Doing some baking is a good distraction. You get to see the finished result of what you have baked and also you get to try a delicious cake out that you have baked. You can find recipes online. Learning new recipes to cook is a new skill, which you could try out at home and you can treat your family with what you have learnt to cook.  I am also holding a virtual baking challenge for the 'Warm-hearts Winter Challenge' for Venture Arts as I have been getting into baking so wanted to create a fun challenge that I would enjoy and everyone else would too.  

2. Exercise

One suggestion that you could do to keep active is maybe you can try and bounce on a trampoline. You could try doing runs - this might really help your mental health if you go running and also walking. Going on cycle rides is a good way to explore new places and keep active. You could go along to simply cycling which has accessible bikes and is something fun for you to enjoy.  

 3. Video Calling

To stop you from missing your family and friends you could FaceTime them and maybe you could set up Zooms to do with them. Doing this will mean you are still able to interact with your family and catch up with them about what they have been up to.    

4. Relaxation Activities

Doing arts and crafts and mindfulness colouring books really helps as it means that you can keep busy and get focused on something and it takes your mind off being stressed. Doing jigsaws can also really help as it means you can focus on something when you do them you can focus your mind on them. Listening to music really does help for people as well as it is a good distraction.  All these creative things are a good way to relax and focus on something you want to achieve. I also started doing yoga in the second lockdown, which has really helped me to forget about my worries and makes me feel relaxed.

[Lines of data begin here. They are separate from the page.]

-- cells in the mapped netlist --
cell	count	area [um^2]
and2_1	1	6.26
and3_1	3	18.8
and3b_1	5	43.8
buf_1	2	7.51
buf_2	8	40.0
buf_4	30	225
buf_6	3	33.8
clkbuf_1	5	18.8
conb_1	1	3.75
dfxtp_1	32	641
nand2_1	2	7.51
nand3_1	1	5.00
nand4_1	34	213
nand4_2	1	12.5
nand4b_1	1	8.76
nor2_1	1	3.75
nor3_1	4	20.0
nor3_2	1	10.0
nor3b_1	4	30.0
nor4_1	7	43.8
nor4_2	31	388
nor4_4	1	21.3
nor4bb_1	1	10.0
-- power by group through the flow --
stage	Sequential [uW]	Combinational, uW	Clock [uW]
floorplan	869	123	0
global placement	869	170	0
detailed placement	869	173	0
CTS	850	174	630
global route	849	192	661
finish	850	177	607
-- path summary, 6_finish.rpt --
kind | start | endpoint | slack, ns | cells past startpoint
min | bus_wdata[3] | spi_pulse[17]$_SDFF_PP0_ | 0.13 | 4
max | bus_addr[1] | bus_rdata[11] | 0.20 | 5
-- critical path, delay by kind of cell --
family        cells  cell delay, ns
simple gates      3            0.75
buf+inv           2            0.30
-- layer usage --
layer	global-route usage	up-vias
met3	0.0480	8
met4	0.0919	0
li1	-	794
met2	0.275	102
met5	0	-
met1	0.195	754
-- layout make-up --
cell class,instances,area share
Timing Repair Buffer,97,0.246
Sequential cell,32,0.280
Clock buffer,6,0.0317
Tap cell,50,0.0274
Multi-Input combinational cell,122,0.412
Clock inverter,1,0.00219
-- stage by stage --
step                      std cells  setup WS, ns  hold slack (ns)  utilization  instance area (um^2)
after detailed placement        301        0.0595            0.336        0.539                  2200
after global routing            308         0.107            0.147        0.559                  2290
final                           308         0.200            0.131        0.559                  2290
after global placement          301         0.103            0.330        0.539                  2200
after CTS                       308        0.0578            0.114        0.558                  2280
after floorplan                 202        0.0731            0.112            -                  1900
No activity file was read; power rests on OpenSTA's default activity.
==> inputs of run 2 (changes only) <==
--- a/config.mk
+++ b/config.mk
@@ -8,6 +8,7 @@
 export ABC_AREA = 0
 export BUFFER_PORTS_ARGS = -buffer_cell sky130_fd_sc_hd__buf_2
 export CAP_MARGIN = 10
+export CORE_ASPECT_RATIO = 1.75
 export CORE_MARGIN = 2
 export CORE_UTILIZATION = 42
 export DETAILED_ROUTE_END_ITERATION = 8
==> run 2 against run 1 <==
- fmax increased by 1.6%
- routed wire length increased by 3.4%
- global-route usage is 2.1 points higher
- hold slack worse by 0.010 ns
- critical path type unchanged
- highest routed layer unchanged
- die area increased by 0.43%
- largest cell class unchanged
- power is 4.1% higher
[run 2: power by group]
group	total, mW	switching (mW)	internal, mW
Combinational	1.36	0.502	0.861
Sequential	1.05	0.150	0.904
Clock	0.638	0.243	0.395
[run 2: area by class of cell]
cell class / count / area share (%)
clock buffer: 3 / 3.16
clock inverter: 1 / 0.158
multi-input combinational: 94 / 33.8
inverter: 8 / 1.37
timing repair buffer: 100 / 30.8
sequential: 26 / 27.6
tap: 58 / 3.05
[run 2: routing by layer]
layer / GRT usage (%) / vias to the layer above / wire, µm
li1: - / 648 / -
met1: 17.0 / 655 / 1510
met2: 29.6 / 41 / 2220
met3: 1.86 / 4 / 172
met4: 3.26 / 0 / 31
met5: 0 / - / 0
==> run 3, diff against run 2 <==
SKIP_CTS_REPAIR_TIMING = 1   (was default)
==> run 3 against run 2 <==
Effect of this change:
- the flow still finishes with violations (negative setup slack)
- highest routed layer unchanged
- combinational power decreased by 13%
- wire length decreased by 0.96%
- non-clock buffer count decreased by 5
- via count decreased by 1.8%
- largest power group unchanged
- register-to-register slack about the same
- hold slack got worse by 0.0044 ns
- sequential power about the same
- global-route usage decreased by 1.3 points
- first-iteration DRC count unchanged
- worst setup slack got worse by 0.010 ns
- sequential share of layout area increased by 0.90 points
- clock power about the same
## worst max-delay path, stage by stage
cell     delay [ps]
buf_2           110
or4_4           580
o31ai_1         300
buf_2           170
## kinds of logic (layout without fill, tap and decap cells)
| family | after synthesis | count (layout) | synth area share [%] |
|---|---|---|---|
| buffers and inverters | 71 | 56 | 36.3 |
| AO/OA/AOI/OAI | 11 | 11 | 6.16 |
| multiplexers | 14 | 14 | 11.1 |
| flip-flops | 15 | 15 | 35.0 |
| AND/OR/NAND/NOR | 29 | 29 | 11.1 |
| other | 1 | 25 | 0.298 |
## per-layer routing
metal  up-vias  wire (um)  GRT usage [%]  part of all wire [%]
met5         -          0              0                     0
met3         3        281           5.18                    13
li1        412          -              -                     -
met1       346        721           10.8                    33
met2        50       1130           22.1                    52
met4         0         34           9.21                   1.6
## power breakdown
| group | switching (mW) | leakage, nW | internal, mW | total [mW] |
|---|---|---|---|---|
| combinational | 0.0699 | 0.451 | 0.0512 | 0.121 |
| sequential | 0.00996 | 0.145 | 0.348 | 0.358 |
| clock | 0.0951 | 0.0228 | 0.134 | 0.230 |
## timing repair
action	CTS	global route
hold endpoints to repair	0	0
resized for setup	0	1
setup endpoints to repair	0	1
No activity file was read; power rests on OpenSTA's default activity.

Yoga is something you can try at home which you can do by watching videos online, and it might help you to feel the same as me and relax.  

5. A New Skill

I have been learning sign language in lockdown and this has been fun to do. I have really enjoyed it. I think that learning sign language will help me communicate with people who are deaf and I think that this skill will be really useful for me to have. I can have fun as well teaching it to other people.    

6. Social Sessions

One thing which has really helped me during lockdown is doing all the social sessions that Venture Arts run, such as the disco, the social group on a Tuesday and Wednesday. This has really helped me during lockdown as I have got to still see my friends over Zoom, which I would not have done if it were not for Venture Arts.    

7. Having A Routine

Writing down a routine of what you can do each day might help as it means you know what you are doing when, and it means that you can look forward to doing your favourite things each week. Changing a routine can be hard but when you develop a new one it means you are flexible, which is a good skill to have. I write a schedule each week for work and I find that this helps me a lot as I know what work I have to do when.     Amber's approach has made a huge difference to how someone with autism has dealt with the challenges the past year has brought. Her tips are of course great advice for anyone, learning disabled or not! Thanks Amber - we look forward to sampling your new baking skills once the studio reopens.